- [Provided data]:

`config.mk`:
```
export PLATFORM = sky130hd
export DESIGN_NAME = rj_mul
export DESIGN_NICKNAME = d
export VERILOG_FILES = /design/src/rj_mul.sv
export SDC_FILE = /design/constraint.sdc
export NUM_CORES = 2
export LEC_CHECK = 0
export ABC_AREA = 1
export ABC_CLOCK_PERIOD_IN_PS = 5600
export BUFFER_PORTS_ARGS = -buffer_cell sky130_fd_sc_hd__buf_2
export CORE_UTILIZATION = 50
export CTS_CLUSTER_DIAMETER = 150
export DETAILED_ROUTE_END_ITERATION = 16
export GPL_TIMING_DRIVEN = 1
export PLACE_DENSITY = 0.66
export SETUP_SLACK_MARGIN = 0.02
export SYNTH_ARGS = -nofsm -noshare
export SYNTH_HDL_FRONTEND = slang
export SYNTH_SLANG_ARGS = --single-unit
export TNS_END_PERCENT = 50
```
`constraint.sdc`:
```
create_clock -name clk -period 5.6 [get_ports clk]
set_input_delay 0.28 -clock clk [delete_from_list [all_inputs] [get_ports clk]]
set_output_delay 0.28 -clock clk [all_outputs]
set_load 0.02 [all_outputs]
```
`src/rj_mul.sv`:
```
// Two-stage multiplier built from four half-width partial products.
`timescale 1ns / 1ps
module rj_mul #(
  parameter int AW = 32,
  parameter int BW = 32
) (
  input  logic             clk,
  input  logic             en,
  input  logic [AW-1:0]    a_i,
  input  logic [BW-1:0]    b_i,
  output logic [AW+BW-1:0] p_o
);

  localparam int AL = AW / 2;
  localparam int AH = AW - AL;
  localparam int BL = BW / 2;
  localparam int BH = BW - BL;
  localparam int PW = AW + BW;

  logic [AL+BL-1:0] ll_r;
  logic [AH+BL-1:0] hl_r;
  logic [AL+BH-1:0] lh_r;
  logic [AH+BH-1:0] hh_r;
  logic [PW-1:0]    p_r;

  always_ff @(posedge clk) begin
    if (en) begin
      ll_r <= (AL+BL)'(a_i[AL-1:0]) * (AL+BL)'(b_i[BL-1:0]);
      hl_r <= (AH+BL)'(a_i[AW-1:AL]) * (AH+BL)'(b_i[BL-1:0]);
      lh_r <= (AL+BH)'(a_i[AL-1:0]) * (AL+BH)'(b_i[BW-1:BL]);
      hh_r <= (AH+BH)'(a_i[AW-1:AL]) * (AH+BH)'(b_i[BW-1:BL]);
      p_r  <= (PW'(hh_r) << (AL + BL)) + (PW'(hl_r) << AL) + (PW'(lh_r) << BL)
              + PW'(ll_r);
    end
  end

  assign p_o = p_r;

endmodule

```
==> flow_metrics.tcl <==
set metrics [dict create \
    clock_path_buffers 2 \
    r2r_cells 14 \
    gp_congestion 0.976 \
    die_y_um 306 \
    ff2ff_setup_slack_ns 2.65 \
    layout-drive-gt1-share_pct 10.3 \
    area.sequential_mm2 0.00577 \
    grt_max_degree 169 \
    fin_crit_ns 5.34 \
    status "complete, no violations" \
    ioPinCount 130 \
    hpwl_um 114000 \
    start_util_pct 50.4 \
    port_buffers 129 \
    vias_per_cell 5.02 \
    cts_num_sinks 192 \
    die_area_mm2 0.0935 \
    cts_resized 0 \
    core-area_mm2 0.0915 \
    cts_tree "built" \
    synth.largest_area_cell "fa_1" \
    ant_nets 0 \
    critPathMaxFanout 18 \
    hold_violations 0 \
    yosys-top-cells-area "fa_1, nand2_1, inv_1" \
    area_growth_pct 12.5 \
    tightest_slew_ns 1.15 \
    fillers 8456 \
    cap_violations 0 \
    avgRoutedWirePerCell_um 17.5 \
    max-slew-margin-rel_pct 23.5 \
    endpoint "ll_r[20]$_DFFE_PP_" \
    track_usage_pct 29.5 \
    fin_crit_sh_pct 95.3 \
    start_kind "primary input" \
    drt-pass1-iter-count 6 \
    rows 111 \
    drtIter0Drc 2965 \
    die_width_um 306 \
    ys.flop_type "edfxtp_1" \
    postCtsSetupBuffers 0 \
    drc 0 \
    seq_area_frac_synth_pct 12.5 \
    syn_inst 5999 \
    grt.overflow.total 0 \
    first_global_vias 38700 \
    clock-root-buffer "clkbuf_16" \
    clkLatencyLatePin_ns 0.50 \
    final_nets 7692 \
    num_vias 38000 \
    synth_fp_nets 7322 \
    wl_um 132000 \
    holdBufCountCts 0 \
    syn_avg_cell_area_um2 7.69 \
    synth_common_cells "nand2_1, inv_1, fa_1" \
    crit_start "a_i[9]" \
    yosysMostFrequentCell "nand2_1" \
    multi_input_area_mm2 0.0331 \
    holdWs_ns 0.172 \
    async_flop_share_pct 0 \
    fmax_ghz 0.187 \
    clock-skew-final_ns 0.0183 \
    cp-end-kind "register" \
    h-tree-depth 4 \
    report.final.slew_viol_count 0 \
    synth-edff-count 192 \
    ys.warnings.count 0 \
    syn_area_mm2 0.0461 \
    worstSetupPathType "in -> reg" \
    cp.arrival_ns 5.57 \
    path_clk_slew_ns 0.09 \
    grt_first_pass_wirelength_um 213000 \
    r2r_end "p_o[45]$_DFFE_PP_" \
    cts_buffers 17 \
    yosys.area.top_type_share_pct 35.1 \
    rsz0062_at_grt "false" \
    cp.required_ns 5.83 \
    synth.distinct_cells 29 \
    ys_ff_latch 192 \
    finalSetupViolations 0 \
    antenna_found_initial 1 \
    r2r_start "ll_r[17]$_DFFE_PP_" \
    worstHoldPathType "in -> reg" \
]
[layout make-up]
| type | count | share of cell area [%] |
|---|---|---|
| multi-input combinational | 3878 | 63.8 |
| sequential | 192 | 11.1 |
| clock inverter | 15 | 0.287 |
| inverter | 1737 | 12.6 |
| tap | 1186 | 2.86 |
| timing repair buffer | 543 | 8.55 |
| clock buffer | 17 | 0.819 |
| antenna | 1 | 0.00482 |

- [Directions]:
Retype the listing exactly, in full.

- [Task response]:
`config.mk`:
```
export PLATFORM = sky130hd
export DESIGN_NAME = rj_mul
export DESIGN_NICKNAME = d
export VERILOG_FILES = /design/src/rj_mul.sv
export SDC_FILE = /design/constraint.sdc
export NUM_CORES = 2
export LEC_CHECK = 0
export ABC_AREA = 1
export ABC_CLOCK_PERIOD_IN_PS = 5600
export BUFFER_PORTS_ARGS = -buffer_cell sky130_fd_sc_hd__buf_2
export CORE_UTILIZATION = 50
export CTS_CLUSTER_DIAMETER = 150
export DETAILED_ROUTE_END_ITERATION = 16
export GPL_TIMING_DRIVEN = 1
export PLACE_DENSITY = 0.66
export SETUP_SLACK_MARGIN = 0.02
export SYNTH_ARGS = -nofsm -noshare
export SYNTH_HDL_FRONTEND = slang
export SYNTH_SLANG_ARGS = --single-unit
export TNS_END_PERCENT = 50
```
`constraint.sdc`:
```
create_clock -name clk -period 5.6 [get_ports clk]
set_input_delay 0.28 -clock clk [delete_from_list [all_inputs] [get_ports clk]]
set_output_delay 0.28 -clock clk [all_outputs]
set_load 0.02 [all_outputs]
```
`src/rj_mul.sv`:
```
// Two-stage multiplier built from four half-width partial products.
`timescale 1ns / 1ps
module rj_mul #(
  parameter int AW = 32,
  parameter int BW = 32
) (
  input  logic             clk,
  input  logic             en,
  input  logic [AW-1:0]    a_i,
  input  logic [BW-1:0]    b_i,
  output logic [AW+BW-1:0] p_o
);

  localparam int AL = AW / 2;
  localparam int AH = AW - AL;
  localparam int BL = BW / 2;
  localparam int BH = BW - BL;
  localparam int PW = AW + BW;

  logic [AL+BL-1:0] ll_r;
  logic [AH+BL-1:0] hl_r;
  logic [AL+BH-1:0] lh_r;
  logic [AH+BH-1:0] hh_r;
  logic [PW-1:0]    p_r;

  always_ff @(posedge clk) begin
    if (en) begin
      ll_r <= (AL+BL)'(a_i[AL-1:0]) * (AL+BL)'(b_i[BL-1:0]);
      hl_r <= (AH+BL)'(a_i[AW-1:AL]) * (AH+BL)'(b_i[BL-1:0]);
      lh_r <= (AL+BH)'(a_i[AL-1:0]) * (AL+BH)'(b_i[BW-1:BL]);
      hh_r <= (AH+BH)'(a_i[AW-1:AL]) * (AH+BH)'(b_i[BW-1:BL]);
      p_r  <= (PW'(hh_r) << (AL + BL)) + (PW'(hl_r) << AL) + (PW'(lh_r) << BL)
              + PW'(ll_r);
    end
  end

  assign p_o = p_r;

endmodule

```
==> flow_metrics.tcl <==
set metrics [dict create \
    clock_path_buffers 2 \
    r2r_cells 14 \
    gp_congestion 0.976 \
    die_y_um 306 \
    ff2ff_setup_slack_ns 2.65 \
    layout-drive-gt1-share_pct 10.3 \
    area.sequential_mm2 0.00577 \
    grt_max_degree 169 \
    fin_crit_ns 5.34 \
    status "complete, no violations" \
    ioPinCount 130 \
    hpwl_um 114000 \
    start_util_pct 50.4 \
    port_buffers 129 \
    vias_per_cell 5.02 \
    cts_num_sinks 192 \
    die_area_mm2 0.0935 \
    cts_resized 0 \
    core-area_mm2 0.0915 \
    cts_tree "built" \
    synth.largest_area_cell "fa_1" \
    ant_nets 0 \
    critPathMaxFanout 18 \
    hold_violations 0 \
    yosys-top-cells-area "fa_1, nand2_1, inv_1" \
    area_growth_pct 12.5 \
    tightest_slew_ns 1.15 \
    fillers 8456 \
    cap_violations 0 \
    avgRoutedWirePerCell_um 17.5 \
    max-slew-margin-rel_pct 23.5 \
    endpoint "ll_r[20]$_DFFE_PP_" \
    track_usage_pct 29.5 \
    fin_crit_sh_pct 95.3 \
    start_kind "primary input" \
    drt-pass1-iter-count 6 \
    rows 111 \
    drtIter0Drc 2965 \
    die_width_um 306 \
    ys.flop_type "edfxtp_1" \
    postCtsSetupBuffers 0 \
    drc 0 \
    seq_area_frac_synth_pct 12.5 \
    syn_inst 5999 \
    grt.overflow.total 0 \
    first_global_vias 38700 \
    clock-root-buffer "clkbuf_16" \
    clkLatencyLatePin_ns 0.50 \
    final_nets 7692 \
    num_vias 38000 \
    synth_fp_nets 7322 \
    wl_um 132000 \
    holdBufCountCts 0 \
    syn_avg_cell_area_um2 7.69 \
    synth_common_cells "nand2_1, inv_1, fa_1" \
    crit_start "a_i[9]" \
    yosysMostFrequentCell "nand2_1" \
    multi_input_area_mm2 0.0331 \
    holdWs_ns 0.172 \
    async_flop_share_pct 0 \
    fmax_ghz 0.187 \
    clock-skew-final_ns 0.0183 \
    cp-end-kind "register" \
    h-tree-depth 4 \
    report.final.slew_viol_count 0 \
    synth-edff-count 192 \
    ys.warnings.count 0 \
    syn_area_mm2 0.0461 \
    worstSetupPathType "in -> reg" \
    cp.arrival_ns 5.57 \
    path_clk_slew_ns 0.09 \
    grt_first_pass_wirelength_um 213000 \
    r2r_end "p_o[45]$_DFFE_PP_" \
    cts_buffers 17 \
    yosys.area.top_type_share_pct 35.1 \
    rsz0062_at_grt "false" \
    cp.required_ns 5.83 \
    synth.distinct_cells 29 \
    ys_ff_latch 192 \
    finalSetupViolations 0 \
    antenna_found_initial 1 \
    r2r_start "ll_r[17]$_DFFE_PP_" \
    worstHoldPathType "in -> reg" \
]
[layout make-up]
| type | count | share of cell area [%] |
|---|---|---|
| multi-input combinational | 3878 | 63.8 |
| sequential | 192 | 11.1 |
| clock inverter | 15 | 0.287 |
| inverter | 1737 | 12.6 |
| tap | 1186 | 2.86 |
| timing repair buffer | 543 | 8.55 |
| clock buffer | 17 | 0.819 |
| antenna | 1 | 0.00482 |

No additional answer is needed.